Entre el relativismo extremo y la odiosa dictadura de la corrección existe el término medio: la normalidad. Ni tiene pies ni cabeza la absoluta relajación de las reglas, ni lo que obligue a vivir en permanente alarma y siguiendo como el prospecto de un medicamento autómatas códigos de conducta preventivos. Como es natural, un automóvil se puede emplear para atropellar, pero no está diseñado para eso, lo mismo que sucede con una navajita, que se puede clavar a alguien en el bajo vientre, pero tampoco ha sido ideada específicamente para el crimen. Los que sostienen que un coche o una navaja son en todo caso armas peligrosas aunque no se usen con esa intención son las neuróticas víctimas propiciatorias de esta estúpida sociedad superreguladora para unas cosas -las de menor importancia- y megapermisivista en las demás, y así nos va.
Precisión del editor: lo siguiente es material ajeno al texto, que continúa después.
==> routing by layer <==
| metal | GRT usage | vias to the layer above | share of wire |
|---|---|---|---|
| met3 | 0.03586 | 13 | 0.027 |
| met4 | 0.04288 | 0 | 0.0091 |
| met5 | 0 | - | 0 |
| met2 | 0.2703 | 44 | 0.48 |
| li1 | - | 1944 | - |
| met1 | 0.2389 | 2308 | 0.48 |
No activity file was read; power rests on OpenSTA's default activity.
==> config.mk <==
export PLATFORM = sky130hd
export DESIGN_NAME = stage_conf_regs_flat
export DESIGN_NICKNAME = d
export VERILOG_FILES = /design/src/design/cgra_pkg.sv /design/src/design/stage_bus_if.sv /design/src/design/stage_conf_regs.sv /design/src/flat_wrapper.sv
export VERILOG_INCLUDE_DIRS = /design/src /design/src/design
export SDC_FILE = /design/constraint.sdc
export NUM_CORES = 1
export LEC_CHECK = 0
export CAP_MARGIN = 30
export CORE_MARGIN = 4
export CORE_UTILIZATION = 33
export DETAILED_ROUTE_END_ITERATION = 10
export DONT_BUFFER_PORTS = 1
export SYNTH_ARGS = -nofsm -noshare
export SYNTH_HDL_FRONTEND = slang
export SYNTH_SLANG_ARGS = --single-unit
==> constraint.sdc <==
create_clock -name clk -period 1.8 [get_ports clk]
set_input_delay 0.09 -clock clk [delete_from_list [all_inputs] [get_ports clk]]
set_output_delay 0.09 -clock clk [all_outputs]
set_load 0.01 [all_outputs]
==> src/design/cgra_cfg.svh <==
`ifndef CGRA_CFG_SVH
`define CGRA_CFG_SVH

// word and host address widths
`define DATA_W 16
`define ADDR_W 10

// ring size
`define NSTAGE 4
`define NSTAGE_W 2

// 64 words of data memory per stage
`define MEM_AW 6

// local register index inside a stage
`define CONF_AW 7

// configuration register indices
`define REG_OP 0
`define REG_A_START 1
`define REG_DST_START 2
`define REG_COUNT 3

`endif

==> src/design/cgra_pkg.sv <==
`include "cgra_cfg.svh"

package cgra_pkg;

   typedef logic [`DATA_W-1:0] data_t;

   // alu operation, two bits as written by the host
   typedef enum logic [1:0] {
      op_add,
      op_sub,
      op_and,
      op_xor
   } alu_op_t;

   typedef logic [`MEM_AW-1:0] mem_addr_t;
   typedef logic [`CONF_AW-1:0] conf_addr_t;

   // one stage's run description
   typedef struct packed {
      alu_op_t          op;
      mem_addr_t        a_start;
      mem_addr_t        dst_start;
      logic [`MEM_AW:0] count;
   } stage_conf_t;

   // one done flag per stage
   typedef logic [`NSTAGE-1:0] status_t;

endpackage

==> src/design/stage_bus_if.sv <==
`timescale 1ns/1ns

// host access to one stage, shared by the register and memory paths
interface stage_bus_if #(
   parameter type addr_t = logic
) ();

   logic            valid;
   logic            we;
   addr_t           addr;
   cgra_pkg::data_t wdata;

   // read word, one cycle after the request
   cgra_pkg::data_t rdata;

   modport host (output valid, output we, output addr, output wdata, input rdata);

   modport stage (input valid, input we, input addr, input wdata, output rdata);

endinterface

==> src/design/stage_conf_regs.sv <==
`timescale 1ns/1ns

`include "cgra_cfg.svh"

module stage_conf_regs (
   input  logic                  clk,
   input  logic                  rst,
   stage_bus_if.stage            bus,
   output cgra_pkg::stage_conf_t conf
);

   cgra_pkg::data_t rd_word;

   // register writes, unknown indices fall through
   always_ff @(posedge clk) begin
      if (rst) begin
         conf <= '0;
      end else if (bus.valid && bus.we) begin
         case (bus.addr)
            `REG_OP: conf.op <= cgra_pkg::alu_op_t'(bus.wdata[1:0]);
            `REG_A_START: conf.a_start <= bus.wdata[`MEM_AW-1:0];
            `REG_DST_START: conf.dst_start <= bus.wdata[`MEM_AW-1:0];
            `REG_COUNT: conf.count <= bus.wdata[`MEM_AW:0];
            default: ;
         endcase
      end
   end

   // readback word, zero extended
   always_comb begin
      rd_word = '0;
      case (bus.addr)
         `REG_OP: rd_word = cgra_pkg::data_t'(conf.op);
         `REG_A_START: rd_word = cgra_pkg::data_t'(conf.a_start);
         `REG_DST_START: rd_word = cgra_pkg::data_t'(conf.dst_start);
         `REG_COUNT: rd_word = cgra_pkg::data_t'(conf.count);
         default: rd_word = '0;
      endcase
   end

   // read data held until the next read request
   always_ff @(posedge clk) begin
      if (rst) begin
         bus.rdata <= '0;
      end else if (bus.valid && !bus.we) begin
         bus.rdata <= rd_word;
      end
   end

endmodule

==> src/flat_wrapper.sv <==
// flat-port wrapper written by rule: the top's interface ports become plain ports
module stage_conf_regs_flat 
  (clk, rst, conf, bus_valid, bus_we, bus_addr, bus_wdata, bus_rdata);
  stage_bus_if bus_i ();
  input  logic clk;
  input  logic rst;
  output cgra_pkg::stage_conf_t conf;
  input wire logic [$bits(bus_i.valid)-1:0] bus_valid;
  input wire logic [$bits(bus_i.we)-1:0] bus_we;
  input wire logic [$bits(bus_i.addr)-1:0] bus_addr;
  input wire logic [$bits(bus_i.wdata)-1:0] bus_wdata;
  output wire logic [$bits(bus_i.rdata)-1:0] bus_rdata;
  assign bus_i.valid = bus_valid;
  assign bus_i.we = bus_we;
  assign bus_i.addr = bus_addr;
  assign bus_i.wdata = bus_wdata;
  assign bus_rdata = bus_i.rdata;
  stage_conf_regs u_core (.clk(clk), .rst(rst), .bus(bus_i), .conf(conf));
endmodule
==> flow_summary.json <==
{
  "crit_path_required_time_ps": 1950,
  "clock-root-buffer": "sky130_fd_sc_hd__clkbuf_4",
  "avg_wl_per_cell_um": 11.4,
  "drive_above_1_share": 0.0638,
  "worst_setup_hold_path_clk_slew_ps": 80,
  "timing.critical_path.max_delay_family": "buffers and inverters",
  "via_count_of_the_first_global_routing_pass": 472,
  "detailedRoute.firstIterationViolations": 2,
  "post_synth_inst_count": 87,
  "postRouteAntennaNets": 0,
  "synth_sequential_area_ratio": 0.387,
  "yosys_warnings": 0,
  "areaGrowthSynthToFinish_pct": 4.66,
  "crit_path_max_incr_delay_ps": 870,
  "rows": 16,
  "fp.dieW_um": 54.9,
  "core_footprint_um2": 2020,
  "status": "complete, no violations",
  "synth.mux.area_fraction": 0.0553,
  "grt_pass1_wl_mm": 2.00,
  "number_of_buffers_added_by_the_clock_tree_synthesis_step": 3,
  "synth.cell_area_um2": 724,
  "post_synth_and_or_nand_nor_area_fraction": 0.174,
  "totalNegativeSetupSlack_ps": 0,
  "max-slew-margin-rel": 0.625,
  "crit_path_max_fanout": 14,
  "ctsResizeCount": 0,
  "post-dp-hpwl_mm": 1.03,
  "design.die.area_um2": 3010,
  "post-layout-total-power_mw": 0.619,
  "critical_path_start_end_classification": "primary input to register",
  "clock_insertion_delay_worst_skew_ps": 270,
  "finalSetupViolations": 0,
  "fin_cells": 121,
  "detail_route.drc_violations": 0,
  "numPortBuffers": 0,
  "number_of_antenna_violations_at_the_first_check_in_global_routing": 0,
  "gpl.final_weighted_congestion": 0.682,
  "synth-xor-area-share": 0,
  "critical_path_arrival_ps": 1060,
  "finalCritPeriodShare": 0.507,
  "total_number_of_vias": 512,
  "grt_start_max_net_pins": 15,
  "timing.final.crit_period_ps": 913,
  "fmaxAchievable_ghz": 1.09,
  "tightest_slew_ps": 562,
  "hold_crit_class": "primary input to register",
  "tritoncts_num_sinks": 14,
  "drv.max_cap_violation_count": 0,
  "final_net_count": 116,
  "cts-root-to-sink-buffers": 2,
  "grtUsageTotal": 0.0951,
  "final_hold_viol_count": 0,
  "first_pass_iters": 2,
  "grt_overflow": 0,
  "power.ir.vdd_worst_v": 0.000472,
  "power_per_cell_area_nw_per_um2": 816,
  "critical-path-slowest-cell": "sky130_fd_sc_hd__dlygate4sd3_1",
  "count_of_inserted_antenna_diode_cells": 0,
  "synth_compound_gate_area_share": 0.104,
  "chip_height_um": 54.9,
  "initial_utilization": 0.358,
  "cts_tree": "done",
  "path_cells": "dlygate4sd3_1 -> nor2_1",
  "routed_wl_mm": 1.38,
  "combinational_family_with_the_most_area_after_synthesis": "buffers and inverters",
  "pin_count": 58,
  "timing.final.max_slew_violations": 0,
  "critPathCaptureType": "register",
  "vias_per_cell": 4.23,
  "synth_seq_cells": 14,
  "cts_max_level": 1,
  "place.detailed.instances": 109,
  "cp.buffers_inverters": 1,
  "synth_cell_type_count": 14,
  "synth-adder-area-share": 0,
  "setup.worst_path.start_class": "primary input",
  "rsz0062_at_grt": "no",
  "clock_skew_ps": 1.22,
  "syn_area_per_cell_um2": 8.33,
  "static-leakage-power_nw": 0.317
}
[final timing paths]
path,from,endpoint,slack [ps],cells after the start
worst min-delay path,bus_valid,u_core.bus.rdata[4],80,3
worst max register to register,u_core.conf[20],u_core.bus.rdata[1],970,2
worst min register to register,u_core.bus.rdata[3],u_core.bus.rdata[3],510,2
worst max-delay path,rst,u_core.conf[19],890,2
[final cells by class]
type                       count  area (um2)
tap                           27        33.8
sequential                    14         280
clock buffer                   4        36.3
fill                         212        1260
multi-input combinational     68         328
timing repair buffer           8        80.1
[routing by layer]
| layer | track usage | share of wire | wire, um | up-vias |
|---|---|---|---|---|
| met2 | 0.159 | 0.47 | 648 | 37 |
| met5 | 0 | 0 | 0 | - |
| met1 | 0.0946 | 0.35 | 486 | 222 |
| li1 | - | - | - | 253 |
| met4 | 0.0498 | 0 | 0 | 0 |
| met3 | 0.0490 | 0.18 | 244 | 0 |
[synthesized netlist by cell type]
cell type                  instances  area share
sky130_fd_sc_hd__clkbuf_1          1      0.0052
sky130_fd_sc_hd__a21oi_1          10       0.069
sky130_fd_sc_hd__nand2b_1          1      0.0086
sky130_fd_sc_hd__nor2_1            4       0.021
sky130_fd_sc_hd__and3_1            1      0.0086
sky130_fd_sc_hd__nand3_1           5       0.035
sky130_fd_sc_hd__nor2b_1           1      0.0086
sky130_fd_sc_hd__conb_1            1      0.0052
sky130_fd_sc_hd__nand3b_1          1       0.010
sky130_fd_sc_hd__a211oi_2          2       0.035
sky130_fd_sc_hd__dfxtp_1          14        0.39
sky130_fd_sc_hd__mux2i_1           4       0.055
sky130_fd_sc_hd__nand2_1          16       0.083
sky130_fd_sc_hd__buf_4            26        0.27
[tightest hold or removal path: stages]
cell	delay, ps
sky130_fd_sc_hd__nand2b_1	80
sky130_fd_sc_hd__nand2_1	80
sky130_fd_sc_hd__a21oi_1	50
[power breakdown]
group          internal [mW]  switching, mW  leakage, nW
logic                 0.0235         0.0453        0.183
clock network          0.123         0.0958       0.0210
registers              0.319         0.0125        0.114
total                  0.465          0.154        0.317
[logic make-up (layout without fill, tap and decap cells)]
| family | count (synthesis) | count (layout) |
|---|---|---|
| AND/OR/NAND/NOR | 29 | 29 |
| buffers and inverters | 27 | 12 |
| flip-flops | 14 | 14 |
| AO/OA/AOI/OAI | 12 | 12 |
| multiplexers | 4 | 4 |
| other | 1 | 23 |
[sequential cells by signal, indices dropped and copies added (netlist names)]
name              count
u_core.bus.rdata      6
u_core.conf           8
[timing repair]
action	4_1_cts	5_1_grt
buffers inserted	0	0
hold buffers	8	0
hold endpoints to repair	14	0
[stage by stage]
stage / setup WS [ps] / hold slack, ps / utilization / instance area [um2]
finish: 887 / 78.9 / 0.375 / 758
global route: 842 / 93.4 / 0.375 / 758
CTS: 890 / 70.6 / 0.375 / 758
detailed placement: 853 / 158 / 0.317 / 642
global placement: 888 / 158 / 0.317 / 642
floorplan: 1050 / 155 / - / 807
[placed cells by master, fill, tap and decap left out]
master | netlist | routed
sky130_fd_sc_hd__nand2b_1 | 1 | 1
sky130_fd_sc_hd__nand2_1 | 16 | 16
sky130_fd_sc_hd__clkbuf_4 | 0 | 3
sky130_fd_sc_hd__and3_1 | 1 | 1
sky130_fd_sc_hd__nand3_1 | 5 | 5
sky130_fd_sc_hd__dlygate4sd3_1 | 0 | 8
sky130_fd_sc_hd__dfxtp_1 | 14 | 14
sky130_fd_sc_hd__nor2_1 | 4 | 4
sky130_fd_sc_hd__a211oi_2 | 2 | 2
sky130_fd_sc_hd__clkbuf_8 | 0 | 1
sky130_fd_sc_hd__conb_1 | 1 | 23
sky130_fd_sc_hd__nand3b_1 | 1 | 1
sky130_fd_sc_hd__nor2b_1 | 1 | 1
sky130_fd_sc_hd__mux2i_1 | 4 | 4
sky130_fd_sc_hd__a21oi_1 | 10 | 10
No activity file was read; power rests on OpenSTA's default activity.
Le he sugerido al padre de este chico que recupere pronto esa navajita y se la devuelva a su dueño, para que continúe utilizándola al preparar sus aparejos como lo venía haciendo, aprendiendo a tener cuidado de no meterse un tajo y de no metérselo a los demás. Así evitará que su hijo se convierta en otro blandengue que, pasados los años, se torne en un nuevo ofendidito de esos que tanto proliferan.